在本文中,我会从较为表层的视角梳理 Clawd 的工作方式。

从技术角度看,Clawd 到底是什么

大家都知道,Clawd 是一个个人助理:你既可以在本地运行,也可以通过模型 API 运行;用起来就像在手机上一样方便。但它究竟“是什么”呢?

本质上,Clawdbot 是一个 TypeScript 的 CLI 应用。

它不是 Python、Next.js,也不是一个 Web 应用。

它是一个进程,会:

在你的机器上运行,并暴露一个网关服务器,用于处理所有渠道连接(telegram、whatsapp、slack 等)

调用 LLM API(Anthropic、OpenAI、本地模型等)

在本地执行工具,

并在你的电脑上做你想让它做的任何事。

架构

为了更直观地解释架构,下面用一个例子说明:你给 Clawd 发消息,到最终得到输出,中间都发生了什么。

当你在某个消息应用里向 Clawd 提示(prompt)时,会发生以下流程:

  1. 渠道适配器

渠道适配器会接收你的消息并进行处理(规范化、提取附件等)。不同的消息应用和输入流都有各自专用的适配器。

  1. 网关服务器

网关服务器作为任务/会话协调器,会接收你的消息并将其分发到对应的会话。这是 Clawd 的核心:它可以处理多个相互重叠的请求。

为了让操作串行化,Clawd 使用了基于 lane 的命令队列。每个会话都有自己专属的 lane,而风险较低、可并行的任务可以在并行的 lane 中运行(cron jobs)。

这与把 async/await 写成一团“意大利面”形成鲜明对比。过度并行会损害可靠性,并带来成群的调试噩梦。

默认串行,明确需要时才并行

如果你做过 agent,多少已经体会过这一点。这也是 Cognition 的《Don’t Build Multi-Agents》那篇博文里的洞见。

给每个 agent 搭个简单的 async 方案,最终往往只会得到一堆交错混杂的垃圾输出。日志几乎无法阅读;而一旦它们共享状态,竞态条件就会成为你在开发中必须时刻担心的问题。

Lane 是对队列的抽象,把“串行化”作为默认架构,而不是事后才补的功能。作为开发者,你照常写代码,队列会替你处理竞态问题。

思维模型会从“我需要锁住什么?”转变为“什么是安全可并行的?”

  1. Agent Runner(代理运行器)

这一步真正的 AI 才登场。它会决定用哪个模型,选择对应的 API key(如果都不可用,就把该 profile 标记为 cooldown 并尝试下一个),如果主模型失败,则回退到另一个模型。

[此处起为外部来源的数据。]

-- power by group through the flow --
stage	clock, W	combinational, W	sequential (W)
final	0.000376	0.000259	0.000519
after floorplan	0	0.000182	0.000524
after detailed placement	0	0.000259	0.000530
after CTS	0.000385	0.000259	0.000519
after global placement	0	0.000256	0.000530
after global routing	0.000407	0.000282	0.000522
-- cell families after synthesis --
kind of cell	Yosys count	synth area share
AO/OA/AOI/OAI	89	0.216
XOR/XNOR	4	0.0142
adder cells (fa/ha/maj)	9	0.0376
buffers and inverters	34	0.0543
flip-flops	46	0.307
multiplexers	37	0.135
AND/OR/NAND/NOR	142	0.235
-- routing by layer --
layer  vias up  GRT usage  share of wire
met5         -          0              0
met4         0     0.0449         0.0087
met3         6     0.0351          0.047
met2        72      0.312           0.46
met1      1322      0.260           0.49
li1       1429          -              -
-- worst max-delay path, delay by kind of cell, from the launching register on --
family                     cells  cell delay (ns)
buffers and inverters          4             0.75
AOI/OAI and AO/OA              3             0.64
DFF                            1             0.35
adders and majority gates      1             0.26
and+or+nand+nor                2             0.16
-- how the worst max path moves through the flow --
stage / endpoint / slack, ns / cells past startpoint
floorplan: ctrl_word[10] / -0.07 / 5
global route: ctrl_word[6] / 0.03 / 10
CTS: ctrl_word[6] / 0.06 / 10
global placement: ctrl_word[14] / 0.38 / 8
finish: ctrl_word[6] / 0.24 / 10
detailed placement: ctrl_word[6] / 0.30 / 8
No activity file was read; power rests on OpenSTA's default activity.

agent runner 会动态组装 system prompt:包含可用的 tools、skills、memory,然后再追加会话历史(来自 .jsonl 文件)。

接下来,这些内容会交给 context window guard,用来确认上下文窗口是否还有足够空间。如果上下文几乎满了,它要么压缩会话(对上下文做总结),要么优雅地失败。

  1. LLM API 调用

LLM 调用本身支持流式输出,并对不同的提供方做了抽象封装。如果模型支持,它还可以请求 extended thinking。

  1. Agentic Loop(代理循环)

如果 LLM 返回的是工具调用(tool call),Clawd 会在本地执行,并将结果加入对话。这个循环会不断重复,直到 LLM 输出最终文本,或达到最大轮数(默认约 20)。

这也是“魔法”发生的地方:

Computer Use

我后面会讲到。

  1. 响应路径

很标准:响应通过渠道回到你这边。会话也会通过一个基础的 jsonl 进行持久化——每一行都是一个 json 对象,记录用户消息、工具调用、结果、响应等。这就是 Clawd 的“记忆”(基于会话的记忆)。

以上覆盖了基本架构。

现在我们来看看一些更关键的组件。

Clawd 如何记住东西

没有合适的记忆系统,AI 助手就跟金鱼差不多。Clawd 通过两套系统来处理:

如前所述,以 JSONL 形式保存的会话记录。

以 Markdown 形式保存的记忆文件:写在 MEMORY[.]mdmemory/ 文件夹里。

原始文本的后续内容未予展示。